Questo piccolo esempio mi dà modo di illustrare in breve il funzionamento di ChatGpt, in termini sia operativi sia maggiormente teorici: il “prompt” è la domanda, o la richiesta che l’essere umano fa al software al fine di ottenere ciò che vuole: informazioni su qualcuno o qualcosa, la scrittura di un articolo su un certo tema, avendo eventualmente selezionato lo stile e persino lo scrittore da imitare nella stessa scrittura. Si può chiedere a ChatGpt di preparare una tabella con dei dati, oppure di scrivere in un certo linguaggio di programmazione, oppure di tradurre un certo programma in un altro linguaggio di programmazione. Si può persino chiedere a ChatGpt di preparare le slide per un corso universitario in una certa materia, e poi successivamente di renderle adatte a un pubblico di liceali. Postilla importante: ChatGpt non utilizza informazione aggiornata a oggi, ma un corpo di conoscenze che arriva al 2021, come lo stesso software rimarca per “chiedere scusa” per sue eventuali risposte non aggiornate.

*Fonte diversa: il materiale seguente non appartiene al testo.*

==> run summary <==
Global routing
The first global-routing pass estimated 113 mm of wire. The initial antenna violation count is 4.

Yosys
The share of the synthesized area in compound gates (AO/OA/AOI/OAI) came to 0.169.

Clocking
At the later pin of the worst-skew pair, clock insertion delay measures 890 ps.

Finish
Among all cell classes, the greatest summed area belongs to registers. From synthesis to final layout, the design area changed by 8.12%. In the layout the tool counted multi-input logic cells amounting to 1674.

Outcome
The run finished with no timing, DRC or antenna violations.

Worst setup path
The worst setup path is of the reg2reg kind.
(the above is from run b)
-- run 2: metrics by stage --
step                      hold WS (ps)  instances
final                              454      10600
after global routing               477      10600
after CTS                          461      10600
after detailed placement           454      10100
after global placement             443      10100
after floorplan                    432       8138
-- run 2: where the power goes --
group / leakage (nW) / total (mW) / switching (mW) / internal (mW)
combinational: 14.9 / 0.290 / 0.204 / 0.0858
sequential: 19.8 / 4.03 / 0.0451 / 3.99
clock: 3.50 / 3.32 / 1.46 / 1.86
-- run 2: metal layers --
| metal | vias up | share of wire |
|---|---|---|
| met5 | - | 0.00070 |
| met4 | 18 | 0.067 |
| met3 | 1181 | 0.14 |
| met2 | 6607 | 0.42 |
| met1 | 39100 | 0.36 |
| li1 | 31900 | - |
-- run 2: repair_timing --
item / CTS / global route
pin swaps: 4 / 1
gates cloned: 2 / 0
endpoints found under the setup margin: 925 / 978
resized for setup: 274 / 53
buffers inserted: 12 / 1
Context: an optimization exercise on an open-source flow, tuned for small area. The choices shown serve that exercise and are no tape-out recipe. Function was checked by simulation only, so behaviour that the tests miss may differ from the original. Power is estimated from default activity; no workload was simulated.

## flow/flow/run.sh

```bash
#!/bin/bash
# The standard layout with three changes:
#  - synthesis maps the logic with an area-only ABC script (flow/synth.tcl);
#  - the port buffers are made from the smallest buffer cell;
#  - the clock tree uses larger clusters and no dummy loads.
# Each make run's full output is in its own log in this folder.
set -euo pipefail
export AREA_ABC_SCRIPT=$PWD/flow/abc_area.script
bash standard.sh "SYNTH_SCRIPT=$PWD/flow/synth.tcl" synth > synth.log 2>&1
bash standard.sh REMOVE_ABC_BUFFERS=1 "BUFFER_PORTS_ARGS=-buffer_cell sky130_fd_sc_hd__buf_1" \
  "CTS_ARGS=-sink_clustering_enable -repair_clock_nets -dont_use_dummy_load -sink_clustering_size 16 -sink_clustering_max_diameter 60 -buf_list sky130_fd_sc_hd__clkbuf_8" \
  finish > layout.log 2>&1
```

## flow/flow/abc_area.script

```
strash
dch -f
amap
topo
```

## flow/flow/synth.tcl

```tcl
# synth_recipe.tcl (the standard synthesis) with one change: ABC maps the logic
# with the area-only script in abc_area.script beside this file. The flip-flops
# are mapped before ABC runs, so the registers are the standard synthesis's.
proc synth {args} { yosys synth -nofsm -noshare {*}$args }
proc abc {args} {
  set i [lsearch -exact $args -script]
  if { $i >= 0 } { lset args [expr { $i + 1 }] $::env(AREA_ABC_SCRIPT) }
  yosys abc {*}$args
}
source $::env(SCRIPTS_DIR)/synth.tcl
# left out here: clear keep_hierarchy, flatten, clean up, hide names made inside functions, write 1_2_yosys.v
```

## flow/standard.sh

```bash
#!/bin/bash
# synth_recipe.tcl (not shown) runs the flow's synth.tcl, then flattens the netlist and writes it again
# the make line also repeats each setting of config.mk as NAME=value (left out here)
make -C /OpenROAD-flow-scripts/flow DESIGN_CONFIG=/design/flow/config.mk WORK_HOME=/design/flow/orfs CLKGATE_MAP_FILE= SYNTH_SCRIPT=/design/flow/synth_recipe.tcl "${@:-finish}"
```

## flow/config.mk

```make
export PLATFORM = sky130hd
export DESIGN_NAME = yay0_dec
export DESIGN_NICKNAME = yay0_dec
export VERILOG_FILES = /design/flow/design.v
export SDC_FILE = /design/flow/constraint.sdc
export NUM_CORES = 4
export LEC_CHECK = 0
export ABC_AREA = 1
export CAP_MARGIN = 20
export CORE_MARGIN = 2
export CORE_UTILIZATION = 55
export GPL_TIMING_DRIVEN = 0
export SLEW_MARGIN = 20
```

## flow/constraint.sdc

```tcl
create_clock -name core_clock -period 8.0 [get_ports {clk}]
set_input_delay 1.6000 -clock core_clock [delete_from_list [all_inputs] [get_ports {clk}]]
set_output_delay 1.6000 -clock core_clock [all_outputs]
set_load 0.01 [all_outputs]
```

In termini tecnici ChatGpt costituisce un esempio eclatante del livello di sofisticazione raggiunto dal cosiddetto unsupervised machine learning (“apprendimento della macchina senza supervisione” se mi passate la mia aitante traduzione), ovvero una serie di algoritmi programmati dagli esseri umani per affrontare un certo problema senza che vi sia un input preponderante da parte degli esseri umani stessi, ad esempio nel fornire esempi di traduzione (se il compito è quello di tradurre un testo) oppure nel classificare immagini diverse (esseri umani che forniscono milioni di esempi di immagini classificate come “cane” o “gatto” o “liberista”).

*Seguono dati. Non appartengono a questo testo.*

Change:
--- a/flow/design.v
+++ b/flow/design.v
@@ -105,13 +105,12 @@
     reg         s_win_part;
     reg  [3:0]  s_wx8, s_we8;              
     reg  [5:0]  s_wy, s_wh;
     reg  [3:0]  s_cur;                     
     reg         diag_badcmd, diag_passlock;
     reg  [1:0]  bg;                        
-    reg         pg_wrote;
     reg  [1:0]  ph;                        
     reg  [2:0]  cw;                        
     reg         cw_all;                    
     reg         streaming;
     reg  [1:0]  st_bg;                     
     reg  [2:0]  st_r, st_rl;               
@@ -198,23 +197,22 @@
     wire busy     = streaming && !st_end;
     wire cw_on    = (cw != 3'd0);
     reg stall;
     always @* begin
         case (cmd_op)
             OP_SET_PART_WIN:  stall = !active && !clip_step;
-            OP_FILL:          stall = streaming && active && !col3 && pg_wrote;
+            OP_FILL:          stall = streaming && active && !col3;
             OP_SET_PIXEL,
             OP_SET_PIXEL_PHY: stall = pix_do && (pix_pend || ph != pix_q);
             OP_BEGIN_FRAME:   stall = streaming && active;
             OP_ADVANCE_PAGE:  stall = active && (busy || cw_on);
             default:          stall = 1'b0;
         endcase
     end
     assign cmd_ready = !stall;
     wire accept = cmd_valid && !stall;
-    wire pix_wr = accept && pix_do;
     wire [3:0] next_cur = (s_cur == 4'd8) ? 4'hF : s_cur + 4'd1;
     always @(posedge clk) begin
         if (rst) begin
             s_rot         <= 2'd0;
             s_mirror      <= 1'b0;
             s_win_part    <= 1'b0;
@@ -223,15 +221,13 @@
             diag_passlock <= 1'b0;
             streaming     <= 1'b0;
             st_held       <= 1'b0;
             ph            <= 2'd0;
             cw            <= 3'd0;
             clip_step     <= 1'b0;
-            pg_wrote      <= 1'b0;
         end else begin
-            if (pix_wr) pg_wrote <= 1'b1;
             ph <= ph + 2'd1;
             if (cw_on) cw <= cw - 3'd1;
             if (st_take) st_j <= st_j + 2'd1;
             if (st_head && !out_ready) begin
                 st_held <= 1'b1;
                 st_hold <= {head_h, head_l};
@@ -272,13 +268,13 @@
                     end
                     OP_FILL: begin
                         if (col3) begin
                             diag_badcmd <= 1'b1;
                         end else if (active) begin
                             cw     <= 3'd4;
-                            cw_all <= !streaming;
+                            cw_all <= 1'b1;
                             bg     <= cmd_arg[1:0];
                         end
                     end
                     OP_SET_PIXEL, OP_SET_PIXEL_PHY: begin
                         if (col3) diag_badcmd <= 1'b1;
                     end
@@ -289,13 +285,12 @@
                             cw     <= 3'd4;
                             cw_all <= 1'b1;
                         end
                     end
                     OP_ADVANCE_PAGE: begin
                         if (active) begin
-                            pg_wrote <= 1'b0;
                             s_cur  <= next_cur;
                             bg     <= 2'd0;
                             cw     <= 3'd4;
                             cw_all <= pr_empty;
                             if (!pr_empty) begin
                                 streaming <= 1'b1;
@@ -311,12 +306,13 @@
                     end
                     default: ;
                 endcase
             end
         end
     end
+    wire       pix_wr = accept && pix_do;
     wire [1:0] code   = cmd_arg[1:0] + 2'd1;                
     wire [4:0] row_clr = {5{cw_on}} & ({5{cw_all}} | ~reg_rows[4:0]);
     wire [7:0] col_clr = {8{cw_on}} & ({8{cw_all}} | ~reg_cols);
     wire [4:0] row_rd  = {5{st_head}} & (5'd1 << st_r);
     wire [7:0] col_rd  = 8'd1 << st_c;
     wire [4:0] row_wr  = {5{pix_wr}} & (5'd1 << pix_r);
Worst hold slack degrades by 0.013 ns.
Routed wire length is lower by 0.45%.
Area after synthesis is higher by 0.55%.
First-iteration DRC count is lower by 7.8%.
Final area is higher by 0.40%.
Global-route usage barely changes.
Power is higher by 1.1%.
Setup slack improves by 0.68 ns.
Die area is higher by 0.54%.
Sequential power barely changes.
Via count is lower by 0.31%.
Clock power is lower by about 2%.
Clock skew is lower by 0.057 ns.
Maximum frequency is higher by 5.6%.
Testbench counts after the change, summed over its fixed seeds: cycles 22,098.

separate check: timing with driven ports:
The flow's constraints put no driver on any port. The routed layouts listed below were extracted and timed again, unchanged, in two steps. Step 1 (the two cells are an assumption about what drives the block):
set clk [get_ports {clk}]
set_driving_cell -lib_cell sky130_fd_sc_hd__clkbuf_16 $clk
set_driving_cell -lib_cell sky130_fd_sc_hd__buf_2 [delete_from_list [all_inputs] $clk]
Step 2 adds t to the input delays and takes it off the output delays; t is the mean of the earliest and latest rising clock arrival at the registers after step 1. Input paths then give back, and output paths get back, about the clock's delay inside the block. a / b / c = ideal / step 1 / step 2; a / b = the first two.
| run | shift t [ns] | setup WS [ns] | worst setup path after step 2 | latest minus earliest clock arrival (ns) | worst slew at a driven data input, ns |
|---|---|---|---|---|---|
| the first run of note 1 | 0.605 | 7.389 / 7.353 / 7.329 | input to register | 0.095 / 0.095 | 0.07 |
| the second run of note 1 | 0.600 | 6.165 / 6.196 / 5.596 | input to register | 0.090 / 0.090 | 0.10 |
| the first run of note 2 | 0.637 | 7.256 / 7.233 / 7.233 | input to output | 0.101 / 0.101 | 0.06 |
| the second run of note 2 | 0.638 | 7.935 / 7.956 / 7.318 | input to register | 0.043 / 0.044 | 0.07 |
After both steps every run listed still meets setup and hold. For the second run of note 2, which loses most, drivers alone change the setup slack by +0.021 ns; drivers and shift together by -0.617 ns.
What follows belongs to an exercise in optimizing a design on an open flow for small area; a production flow would make more cautious choices. The RTL was checked by simulation tests, not by an equivalence proof against the original design. Power is estimated from default activity; no workload was simulated.

==> flow/design.v <==
module juu_alu (
    input  wire [15:0] a,
    input  wire [15:0] b,
    input  wire [2:0]  op,
    input  wire        cin,
    input  wire        shl,
    input  wire        shr,
    output reg  [15:0] y
);
    reg [15:0] r0;    
    reg [15:0] r1;    
    always @(*) begin
        case (op)
            3'd0: r0 = 16'h0000;
            3'd1: r0 = a + ~b;
            3'd2: r0 = ~a + b;
            3'd3: r0 = a + b;
            3'd4: r0 = a ^ b;
            3'd5: r0 = a | b;
            3'd6: r0 = a & b;
            default: r0 = 16'hFFFF;
        endcase
        r1 = cin ? r0 + 16'd1 : r0;
        if (shl)
            y = {r1[14:0], 1'b0};
        else if (shr)
            y = {1'b0, r1[15:1]};
        else
            y = r1;
    end
endmodule
module juu_core (
    input  wire        clk,
    input  wire        rst,         
    input  wire        run,         
    output wire [12:0] cs_addr,
    input  wire [39:0] cw,
    output wire [15:0] mem_addr,
    input  wire [15:0] mem_rdata,
    output wire        mem_we,
    output wire [15:0] bus_value,   
    output wire        halted,
    output wire [1:0]  fault,       
    input  wire [3:0]  dbg_sel,
    output reg  [15:0] dbg_data
);
    localparam FAULT_NONE     = 2'd0;
    localparam FAULT_PROTOCOL = 2'd1;
    localparam FAULT_CONFIG   = 2'd2;
    reg [15:0] gpr [0:7];
    reg [15:0] seg [0:3];
    reg [15:0] ir;
    reg [15:0] alu_a;
    reg [15:0] alu_b;
    reg [15:0] mar;
    reg [5:0]  mir;
    reg [6:0]  mpc;
    reg        halted_q;
    reg [1:0]  fault_q;
    wire cw_mirwr  = ~cw[0];
    wire cw_memrd  = ~cw[2];
    wire cw_memwr  = ~cw[3];
    wire cw_marwr  = ~cw[4];
    wire cw_segen  = ~cw[6];
    wire cw_sdir   =  cw[7];
    wire cw_regen  = ~cw[8];
    wire cw_rdir   =  cw[9];
    wire cw_aluBwr = ~cw[13];
    wire cw_aluAwr = ~cw[14];
    wire cw_shr    =  cw[15];
    wire cw_shl    =  cw[16];
    wire [2:0] cw_op = cw[19:17];
    wire cw_aluen  = ~cw[20];
    wire cw_cin    =  cw[21];
    wire cw_rsrc   =  cw[24];
    wire cw_halt   =  cw[28];
    wire cw_decode = ~cw[29];
    wire cw_mpcclr = ~cw[31];
    wire [1:0] cw_ssel = cw[37:36];
    wire cw_irwr   =  cw[38];
    wire segrd = cw_segen & ~cw_sdir;
    wire segwr = cw_segen &  cw_sdir;
    wire regrd = cw_regen & ~cw_rdir;
    wire regwr = cw_regen &  cw_rdir;
    wire [2:0] rsel = cw_rsrc ? ir[7:5] : ir[10:8];
    wire [1:0] n_plain_drivers = cw_memrd + segrd + regrd;
    wire       shift_conflict  = cw_aluen & cw_shl & cw_shr;
    reg [1:0] cycle_fault;
    always @(*) begin
        if (n_plain_drivers >= 2'd2)
            cycle_fault = FAULT_PROTOCOL;
        else if (shift_conflict)
            cycle_fault = FAULT_CONFIG;
        else if (cw_aluen && n_plain_drivers == 2'd1)
            cycle_fault = FAULT_PROTOCOL;
        else
            cycle_fault = FAULT_NONE;
    end
    wire engine_ready = run & ~halted_q & (fault_q == FAULT_NONE);
    wire execute      = engine_ready & (cycle_fault == FAULT_NONE);
    wire [15:0] alu_y;
    juu_alu u_alu (
        .a   (alu_a),
        .b   (alu_b),
        .op  (cw_op),
        .cin (cw_cin),
        .shl (cw_shl),
        .shr (cw_shr),
        .y   (alu_y)
    );
    reg [15:0] bus;
    always @(*) begin
        if (cw_memrd)
            bus = mem_rdata;
        else if (segrd)
            bus = seg[cw_ssel];
        else if (regrd)
            bus = gpr[rsel];
        else if (cw_aluen)
            bus = alu_y;
        else
            bus = 16'h0000;          
    end
    integer i;
    always @(posedge clk) begin
        if (rst) begin
            for (i = 0; i < 8; i = i + 1)
                gpr[i] <= 16'h0000;
            for (i = 0; i < 4; i = i + 1)
                seg[i] <= 16'h0000;
            ir       <= 16'h0000;
            alu_a    <= 16'h0000;
            alu_b    <= 16'h0000;
            mar      <= 16'h0000;
            mir      <= 6'd0;
            mpc      <= 7'd0;
            halted_q <= 1'b0;
            fault_q  <= FAULT_NONE;
        end else if (execute) begin
            if (cw_marwr) mar   <= bus;
            if (segwr)    seg[cw_ssel] <= bus;
            if (regwr)    gpr[rsel] <= bus;
            if (cw_aluAwr) alu_a <= bus;
            if (cw_aluBwr) alu_b <= bus;
            if (cw_irwr)  ir    <= bus;
            if (cw_mirwr)
                mir <= cw_irwr ? bus[15:10] : ir[15:10];
            else if (cw_decode)
                mir <= {1'b0, ir[15:11]};
            mpc <= (cw_mpcclr ? 7'd0 : mpc) + 7'd1;
            if (cw_halt) halted_q <= 1'b1;
        end else if (engine_ready) begin
            fault_q <= cycle_fault;
        end
    end
    assign cs_addr   = {mir, mpc};
    assign mem_addr  = mar;
    assign mem_we    = execute & cw_memwr & ~rst;
    assign bus_value = bus;
    assign halted    = halted_q;
    assign fault     = fault_q;
    always @(*) begin
        case (dbg_sel)
            4'd0, 4'd1, 4'd2, 4'd3,
            4'd4, 4'd5, 4'd6, 4'd7: dbg_data = gpr[dbg_sel[2:0]];
            4'd8, 4'd9, 4'd10, 4'd11: dbg_data = seg[dbg_sel[1:0]];
            4'd12: dbg_data = ir;
            4'd13: dbg_data = alu_a;
            4'd14: dbg_data = alu_b;
            default: dbg_data = mar;
        endcase
    end
endmodule
==> flow/run.sh <==
#!/bin/bash
# synth_recipe.tcl (not shown) runs the flow's synth.tcl, then flattens the netlist and writes it again
# the make line also repeats each setting of config.mk as NAME=value (left out here)
make -C /OpenROAD-flow-scripts/flow DESIGN_CONFIG=/design/flow/config.mk WORK_HOME=/design/flow/orfs CLKGATE_MAP_FILE= SYNTH_SCRIPT=/design/flow/synth_recipe.tcl finish
==> flow/config.mk <==
export PLATFORM = sky130hd
export DESIGN_NAME = juu_core
export DESIGN_NICKNAME = juu_core
export VERILOG_FILES = /design/flow/design.v
export SDC_FILE = /design/flow/constraint.sdc
export NUM_CORES = 4
export LEC_CHECK = 0
export CAP_MARGIN = 20
export CORE_MARGIN = 2
export CORE_UTILIZATION = 40
export PLACE_DENSITY = 0.6
export SLEW_MARGIN = 20
==> flow/constraint.sdc <==
create_clock -name core_clock -period 8.5 [get_ports {clk}]
set_input_delay 1.7000 -clock core_clock [delete_from_list [all_inputs] [get_ports {clk}]]
set_output_delay 1.7000 -clock core_clock [all_outputs]
set_load 0.01 [all_outputs]
==> run notes <==
top post-synthesis cells by area edfxtp_1 33%, dfxtp_1 9.1%, mux4_2 8.3%; largest net degree at the start of global routing 68; multi-input logic area 9510 um2; placed cell count 2,518; first-pass GRT wire length 93.3 mm; Synth area leader edfxtp_1; Ant. Diodes 0; Vias/cell 6.03; worst ir drop on vdd 0.161 mV; post-detailed-placement half-perimeter wirelength 45.2 mm; post-synthesis compound-gate area fraction 16.2%; Max Fclk 121 MHz; final setup fails 0; Int Pwr 2.62 mW; combined flip-flop and latch cell area 7370 um2; Routed Wire Length 64.0 mm; Max Cap Violations 0; Max stage delay on crit path 560 ps; Simple-Gate Fraction of Synth Area 18.8%; critical path class in -> out; clk latency of the worst-skew pair 590 ps; fraction of registers with async set/reset 0%; Sum Neg Setup Slack 0 ps; met3 Resource Use GR 4.31%; DRC viols 0; Yosys reg bits 272; Core ar. 43,200 um2; Psw 1.20 mW; worst hold-check path type reg -> reg; vias in the first global route 14,760; Ports 128; Critical Path Sink Type primary output; Post-synth EDFFs 192; grt peak-use layer met2; clk sinks 272; Worst EP arrival 6600 ps; XOR/XNOR Fraction of Synth Area 1.50%; max_slew headroom 33.3%; Detailed Routing Iterations Pass 1 6; Synth Area in Adders 5.12%; share of cells above drive strength 1 13.9%; WP data required 6800 ps; post-route ant nets 0; Power Density 184 nW/um2; initial antenna violation count 0; clock group share of total power 34.5%; Area Overhead vs Synth 18.5%; sequential area share after synthesis 42.0%; outcome complete, no violations; startpoint types input port; critical path cell sequence clkdlybuf4s50_1 > nor2b_1 > nand2_1 > buf_4 > buf_4 > xnor2_2 > ha_1 > a21o_1 > a21o_1 > o31a_1 > o31ai_2 > buf_4 > o32ai_1 > or4b_1 > or4_4 > a21o_1 > a31oi_4 > inv_2 > clkdlybuf4s50_1; post-layout min period 8300 ps; Layout Skew 21.9 ps; post-synth top area share 32.9%; Die Span Y 213 um; slowest CP cell or4b_1; FP Rows 76; final period utilization 97.6%; Worst Tran Pin Value 1000 ps; Final Hold Fails 0; Netlist Area Pre-Place 17,500 um2; CTS Buf Count 31; Final WS setup 201 ps; met2 Usage GRT 44.3%; syn nets 1,993; H-tree depth 1; pre-CTS setup slack 100 ps; Net Sw Frac 31.4%; CTS tree built; initial DRC count 1,537; Starting Density 40.7%; Post-CTS Hold Fix Bufs 0; Slew Limit Fails 0; Die X 213 um; GRT Total Usage 27.6%; Ys Warns 2; mux cell area share after synthesis 11.7%; Syn Inst Count 1,860; post-route insts no fill 2,582; fill cell count 4,173; Logic pwr share 25.8%; clock tree buffer depth 3; largest family of logic cells by synthesized area simple AND/OR/NAND/NOR gates; syn avg cell area 9.44 um2; port buffer count 111; die area 45,600 um2; leakage 7.79 nW; Cell variety after synth 85; global placement routability congestion 0.920; clock tree root buffer cell clkbuf_16; register share of total power 39.7%; Max FO, Critical Path 14; Final nets 2,105; Clock Pin Slew Worst Setup and Hold Paths 60 ps; via count 15,564; post-DR wirelength/cell 24.8 um; total gr overflow 0; GR Util met1 38.2%; Main synth FF type edfxtp_1
==> worst max-delay path: cells and delay by family <==
kind,cells,cell delay [ps]
adder cells (fa/ha/maj),1,350
AND/OR/NAND/NOR,4,1380
AO/OA/AOI/OAI,7,1430
buffers and inverters,6,1550
XOR/XNOR,1,170
==> path summary, 6_finish.rpt <==
check,from,end,slack [ps],depth (start not counted)
max,cw[17],bus_value[13],200,19
min,ir[3],ir[3],500,2
max reg2reg,alu_b[0],seg[3][11],3680,18
min reg2reg,ir[3],ir[3],500,2
==> registers in the layout, indices dropped and copies added (netlist names) <==
register  flops
mpc           7
gpr         128
seg          64
alu_a        16
alu_b        16
mir           6
ir           16
fault_q       2
halted_q      1
mar          16
==> stage by stage <==
stage | hold slack [ps] | total power [mW] | cell area, um2 | utilization [%]
after global placement | 491 | 2.49 | 19700 | 45.5
after detailed placement | 491 | 2.50 | 19700 | 45.5
after floorplan | 478 | 2.11 | 17500 | -
after global routing | 525 | 3.95 | 20800 | 48.2
after CTS | 500 | 3.80 | 20600 | 47.8
final | 502 | 3.82 | 20800 | 48.2
==> synthesized netlist by cell type, types with 5 or more instances <==
cell type	number
a21o_1	11
clkbuf_1	108
nor3b_1	8
o211ai_1	7
buf_2	8
nand3_1	58
o22a_1	7
ha_1	67
a31oi_1	9
nor3_1	28
nor2b_1	12
and2_1	5
inv_1	68
edfxtp_1	192
a311oi_1	9
dfxtp_1	80
nand3b_1	10
o31ai_1	6
nand4_1	8
nand2b_1	41
xor2_1	6
a211oi_1	62
nor2_1	377
a2111oi_0	5
o21a_1	6
o21ai_0	43
or3_1	13
a221o_1	9
xnor2_1	24
and3_1	15
o221ai_1	22
buf_1	18
mux2i_1	54
a22oi_1	9
a21oi_1	114
mux4_2	65
a221oi_1	21
o22ai_1	18
nand2_1	150
==> logic make-up after synthesis <==
group                    Yosys count
XOR/XNOR                          30
buffers and inverters            212
AND/OR/NAND/NOR                  743
AO/OA/AOI/OAI                    410
adder cells (fa/ha/maj)           70
flip-flops                       272
multiplexers                     123
==> power by group through the flow <==
| stage | logic, mW | clock network [mW] | registers [mW] |
|---|---|---|---|
| CTS | 0.957 | 1.32 | 1.52 |
| global placement | 0.944 | 0 | 1.54 |
| global route | 1.05 | 1.37 | 1.52 |
| floorplan | 0.580 | 0 | 1.53 |
| finish | 0.987 | 1.32 | 1.52 |
| detailed placement | 0.952 | 0 | 1.54 |
==> routing by layer <==
metal	share of wire, %	vias to the layer above
met1	42	7652
li1	-	7065
met5	0	-
met3	8.5	124
met4	3.5	0
met2	46	723
==> repair_timing <==
item                       in CTS  in global routing
resized for setup               0                 22
buffers inserted                0                  6
setup endpoints to repair       0                  9
==> area by class of cell <==
class	count	area share, %
Clock buffer	45	4.19
Tap cell	585	3.52
Clock inverter	13	0.559
Sequential cell	272	35.4
Timing Repair Buffer	218	9.26
Inverter	73	1.32
Multi-Input combinational cell	1376	45.7
==> placed cells by master, fill, tap and decap left out, types with 52 or more instances in the layout <==
cell type        synthesis  final
nor2_1                 377    373
buf_4                    4    108
mux2i_1                 54     52
inv_1                   68     68
edfxtp_1               192    192
nand3_1                 58     58
ha_1                    67     66
mux4_2                  65     65
clkdlybuf4s50_1          0    105
a21oi_1                114    110
a211oi_1                62     61
nand2_1                150    150
dfxtp_1                 80     80

## port drivers added, routing unchanged
Ports are ideal in the flow. The routed layout listed here was re-timed in OpenROAD.
Step 1 sets driving cells, clkbuf_16 on the clock port and buf_2 on the other inputs (assumed; they add their load-dependent delay and slew).
Step 2 adds t to the input delays and takes it off the output delays; t is the mean of the earliest and latest rising clock arrival at the registers after step 1. Input paths then give back, and output paths get back, about the clock's delay inside the block.
Slacks: no drivers / after step 1 / after step 2; pairs: no drivers / after step 1.
shift t [ns]: 0.631
setup slack, ns: 0.201 / 0.152 / 0.152
worst setup path at the end: input to output
clock arrival spread, ns: 0.025 / 0.025
worst data-port slew with drivers (ns): 0.11
After both steps setup and hold are still met in this run. For this run, drivers alone change the setup slack by -0.049 ns; drivers and shift together by -0.049 ns.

Ebbene, l’innovazione tecnologica insita in ChatGpt consiste nel non basarsi su una massiccia supervisione umana, come nella generazione precedente di programmi che traducono o classificano in maniera automatica, ma di avvantaggiarsi di gigantesche basi di dati con scarsa o nulla supervisione umana. E la supervisione umana dov’è finita? Come illustrato dall’informatico Christopher Manning, il geniale cambiamento di prospettiva consiste nel fatto che è il prompt stesso la parte di supervisione rispetto all’algoritmo non supervisionato: è l’utente che sceglie come indirizzare ChatGpt con la sua domanda o richiesta, per cui a domande intelligenti e contestualizzate corrispondono con maggiore probabilità risposte adeguate, brillanti ed esaustive da parte di ChatGpt.

Tornando al tema iniziale, in molte discussioni su ChatGpt traspira ahinoi un preoccupante spirito neo-luddista, focalizzato sulle future conseguenze catastrofiche sui livelli di occupazione degli esseri umani, e dunque finalizzato a mettere dei freni a questa innovazione. Mi si consenta di prendere a prestito il linguaggio di ChatGpt per rimarcare come questo modo di iniziare la discussione politica sul tema (“quanti disoccupati per colpa di ChatGPT?”) sia un prompt approssimativo, ideologico, che non si preoccupa granché di capire il centro della questione, cioè la portata rivoluzionaria della tecnologia stessa. Parafrasando i saggi latini: rem tene, prompt sequentur (“possiedi l’argomento e le parole seguiranno [da sé]”).